Yaning Pan,Zekun Wang,Qianqian Xie,Yongqian Wen,Yuanxing Zhang,Guohui Zhang,Haoxuan Hu,Zhiyu Pan,Yibing Huang,Zhidong Gan,Yonghong Lin,An Ping,Tianhao Peng,Jiaheng Liu

from arxiv, Project Website: https://github.com/NJU-LINK/MT-Video-Bench

The recent development of Multimodal Large Language Models (MLLMs) has significantly advanced AI's ability to understand visual modalities. However, existing evaluation benchmarks remain limited to single-turn question answering, overlooking the complexity of multi-turn dialogues in real-world scenarios. To bridge this gap, we introduce MT-Video-Bench, a holistic video understanding benchmark for evaluating MLLMs in multi-turn dialogues. Specifically, our MT-Video-Bench mainly assesses six core competencies that focus on perceptivity and interactivity, encompassing 987 meticulously curated multi-turn dialogues from diverse domains. These capabilities are rigorously aligned with real-world applications, such as interactive sports analysis and multi-turn video-based intelligent tutoring. With MT-Video-Bench, we extensively evaluate various state-of-the-art open-source and closed-source MLLMs, revealing their significant performance discrepancies and limitations in handling multi-turn video dialogues. The benchmark will be publicly available to foster future research.

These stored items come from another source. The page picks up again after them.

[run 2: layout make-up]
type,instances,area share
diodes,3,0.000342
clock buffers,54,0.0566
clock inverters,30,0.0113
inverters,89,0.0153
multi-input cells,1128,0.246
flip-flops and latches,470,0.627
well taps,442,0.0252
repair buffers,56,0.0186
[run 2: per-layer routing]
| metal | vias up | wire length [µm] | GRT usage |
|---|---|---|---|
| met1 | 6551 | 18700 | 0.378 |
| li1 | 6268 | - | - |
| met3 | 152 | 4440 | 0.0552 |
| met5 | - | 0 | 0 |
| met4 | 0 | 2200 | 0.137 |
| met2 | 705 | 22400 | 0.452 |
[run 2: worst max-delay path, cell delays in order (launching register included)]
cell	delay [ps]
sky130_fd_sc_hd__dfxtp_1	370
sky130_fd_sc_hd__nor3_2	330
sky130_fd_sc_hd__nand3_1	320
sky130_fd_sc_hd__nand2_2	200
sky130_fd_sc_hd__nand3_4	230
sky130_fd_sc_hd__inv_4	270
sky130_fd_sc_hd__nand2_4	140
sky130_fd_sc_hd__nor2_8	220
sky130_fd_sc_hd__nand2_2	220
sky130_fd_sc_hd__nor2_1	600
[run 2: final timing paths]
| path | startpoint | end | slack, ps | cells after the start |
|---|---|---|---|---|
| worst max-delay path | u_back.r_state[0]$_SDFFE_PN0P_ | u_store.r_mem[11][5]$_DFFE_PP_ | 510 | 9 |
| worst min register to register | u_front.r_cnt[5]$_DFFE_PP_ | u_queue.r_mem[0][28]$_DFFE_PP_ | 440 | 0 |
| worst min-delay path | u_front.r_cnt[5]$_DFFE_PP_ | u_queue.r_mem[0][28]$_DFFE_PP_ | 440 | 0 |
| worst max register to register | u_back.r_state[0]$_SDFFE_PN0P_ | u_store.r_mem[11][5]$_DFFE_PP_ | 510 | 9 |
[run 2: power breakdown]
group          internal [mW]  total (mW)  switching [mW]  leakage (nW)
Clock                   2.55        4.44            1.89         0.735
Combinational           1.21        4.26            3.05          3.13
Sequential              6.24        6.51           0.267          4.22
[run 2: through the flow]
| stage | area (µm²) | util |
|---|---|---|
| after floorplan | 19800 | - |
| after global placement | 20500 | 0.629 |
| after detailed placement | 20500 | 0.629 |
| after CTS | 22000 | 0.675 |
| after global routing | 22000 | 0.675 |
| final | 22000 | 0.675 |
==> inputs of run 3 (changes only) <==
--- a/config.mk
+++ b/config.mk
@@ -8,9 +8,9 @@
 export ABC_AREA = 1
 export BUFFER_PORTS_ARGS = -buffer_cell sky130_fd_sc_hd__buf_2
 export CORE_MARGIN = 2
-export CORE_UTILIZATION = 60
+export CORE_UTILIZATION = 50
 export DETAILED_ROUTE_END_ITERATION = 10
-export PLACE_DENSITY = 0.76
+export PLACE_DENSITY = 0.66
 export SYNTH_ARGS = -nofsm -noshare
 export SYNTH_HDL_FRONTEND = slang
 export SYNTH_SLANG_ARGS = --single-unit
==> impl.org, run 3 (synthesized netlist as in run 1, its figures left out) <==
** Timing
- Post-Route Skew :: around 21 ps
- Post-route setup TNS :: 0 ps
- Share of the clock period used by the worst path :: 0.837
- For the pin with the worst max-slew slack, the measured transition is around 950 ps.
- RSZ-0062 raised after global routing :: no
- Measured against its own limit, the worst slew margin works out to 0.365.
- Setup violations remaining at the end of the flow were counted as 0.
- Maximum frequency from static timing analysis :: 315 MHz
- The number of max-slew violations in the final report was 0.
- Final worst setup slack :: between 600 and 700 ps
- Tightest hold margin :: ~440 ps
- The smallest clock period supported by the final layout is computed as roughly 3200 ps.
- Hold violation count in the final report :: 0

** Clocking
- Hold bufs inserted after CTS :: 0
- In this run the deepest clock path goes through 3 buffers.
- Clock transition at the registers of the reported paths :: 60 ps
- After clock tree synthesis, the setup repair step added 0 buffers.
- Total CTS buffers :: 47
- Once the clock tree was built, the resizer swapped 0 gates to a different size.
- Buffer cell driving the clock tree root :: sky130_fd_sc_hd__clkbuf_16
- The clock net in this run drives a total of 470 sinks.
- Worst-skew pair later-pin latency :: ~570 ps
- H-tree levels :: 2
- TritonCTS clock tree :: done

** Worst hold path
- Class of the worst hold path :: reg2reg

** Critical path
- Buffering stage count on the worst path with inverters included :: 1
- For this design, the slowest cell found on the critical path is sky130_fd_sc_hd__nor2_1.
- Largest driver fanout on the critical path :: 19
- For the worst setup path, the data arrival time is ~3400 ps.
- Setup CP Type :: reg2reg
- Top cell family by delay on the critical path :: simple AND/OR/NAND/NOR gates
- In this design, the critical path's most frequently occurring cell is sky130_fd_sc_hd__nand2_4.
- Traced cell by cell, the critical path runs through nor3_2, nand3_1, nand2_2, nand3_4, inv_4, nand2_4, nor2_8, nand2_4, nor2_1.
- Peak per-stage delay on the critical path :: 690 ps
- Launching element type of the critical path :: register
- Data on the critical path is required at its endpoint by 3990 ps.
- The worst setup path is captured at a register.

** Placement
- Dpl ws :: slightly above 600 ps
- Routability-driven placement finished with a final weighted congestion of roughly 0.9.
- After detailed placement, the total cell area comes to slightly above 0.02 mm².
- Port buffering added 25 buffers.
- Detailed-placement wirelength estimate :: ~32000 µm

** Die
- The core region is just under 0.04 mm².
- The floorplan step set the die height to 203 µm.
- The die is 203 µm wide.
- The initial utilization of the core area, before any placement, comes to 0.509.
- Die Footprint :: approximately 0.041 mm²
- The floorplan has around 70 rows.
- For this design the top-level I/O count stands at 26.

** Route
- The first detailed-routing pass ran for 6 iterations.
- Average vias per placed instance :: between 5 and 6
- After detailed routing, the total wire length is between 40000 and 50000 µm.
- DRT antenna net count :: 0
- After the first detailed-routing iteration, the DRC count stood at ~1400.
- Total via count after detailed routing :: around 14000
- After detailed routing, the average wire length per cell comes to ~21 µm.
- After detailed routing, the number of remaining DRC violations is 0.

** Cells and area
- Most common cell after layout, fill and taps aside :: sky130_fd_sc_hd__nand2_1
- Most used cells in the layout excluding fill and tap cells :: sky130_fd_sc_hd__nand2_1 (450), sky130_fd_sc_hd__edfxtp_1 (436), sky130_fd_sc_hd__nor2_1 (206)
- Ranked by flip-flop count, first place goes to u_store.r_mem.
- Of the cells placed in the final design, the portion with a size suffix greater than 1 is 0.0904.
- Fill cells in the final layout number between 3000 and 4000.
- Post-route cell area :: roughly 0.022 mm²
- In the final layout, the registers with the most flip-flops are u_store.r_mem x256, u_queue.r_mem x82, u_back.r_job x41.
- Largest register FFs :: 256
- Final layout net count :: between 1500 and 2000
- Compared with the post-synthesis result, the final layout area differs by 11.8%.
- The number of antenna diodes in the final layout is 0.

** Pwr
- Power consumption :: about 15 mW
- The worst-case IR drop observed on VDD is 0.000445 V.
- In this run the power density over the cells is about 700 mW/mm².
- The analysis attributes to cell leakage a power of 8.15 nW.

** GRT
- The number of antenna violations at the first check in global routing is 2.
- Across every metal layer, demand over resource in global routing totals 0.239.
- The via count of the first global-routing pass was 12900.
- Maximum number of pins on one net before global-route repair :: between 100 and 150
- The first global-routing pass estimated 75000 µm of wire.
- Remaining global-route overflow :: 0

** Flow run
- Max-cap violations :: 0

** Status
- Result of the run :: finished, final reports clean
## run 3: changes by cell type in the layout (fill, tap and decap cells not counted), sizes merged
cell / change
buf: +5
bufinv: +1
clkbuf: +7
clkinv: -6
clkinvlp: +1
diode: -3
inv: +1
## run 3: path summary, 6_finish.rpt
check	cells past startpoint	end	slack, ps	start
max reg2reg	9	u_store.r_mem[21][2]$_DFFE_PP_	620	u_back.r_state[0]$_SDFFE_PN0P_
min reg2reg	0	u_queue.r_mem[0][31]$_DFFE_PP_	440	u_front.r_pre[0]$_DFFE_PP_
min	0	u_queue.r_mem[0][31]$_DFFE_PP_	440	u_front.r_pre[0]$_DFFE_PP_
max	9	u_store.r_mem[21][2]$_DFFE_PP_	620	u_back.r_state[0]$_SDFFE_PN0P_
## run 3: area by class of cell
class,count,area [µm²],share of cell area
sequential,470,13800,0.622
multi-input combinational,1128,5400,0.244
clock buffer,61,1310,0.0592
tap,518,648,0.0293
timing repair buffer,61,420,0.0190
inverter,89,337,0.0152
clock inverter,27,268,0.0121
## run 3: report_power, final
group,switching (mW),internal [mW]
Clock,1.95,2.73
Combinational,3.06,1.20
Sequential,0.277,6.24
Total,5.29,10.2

翻译：多模态大语言模型（MLLMs）的最新发展显著提升了人工智能理解视觉模态的能力。然而，现有的评估基准仍局限于单轮问答，忽略了现实场景中多轮对话的复杂性。为弥补这一不足，我们提出了MT-Video-Bench，这是一个用于评估MLLMs在多轮对话中视频理解能力的综合性基准。具体而言，我们的MT-Video-Bench主要评估聚焦于感知力与交互性的六项核心能力，涵盖了来自不同领域的987个精心构建的多轮对话。这些能力与现实世界应用（如交互式体育分析和基于视频的多轮智能辅导）严格对齐。利用MT-Video-Bench，我们对多种当前最先进的开源及闭源MLLMs进行了广泛评估，揭示了它们在处理多轮视频对话时存在的显著性能差异与局限。该基准将公开提供，以促进未来研究。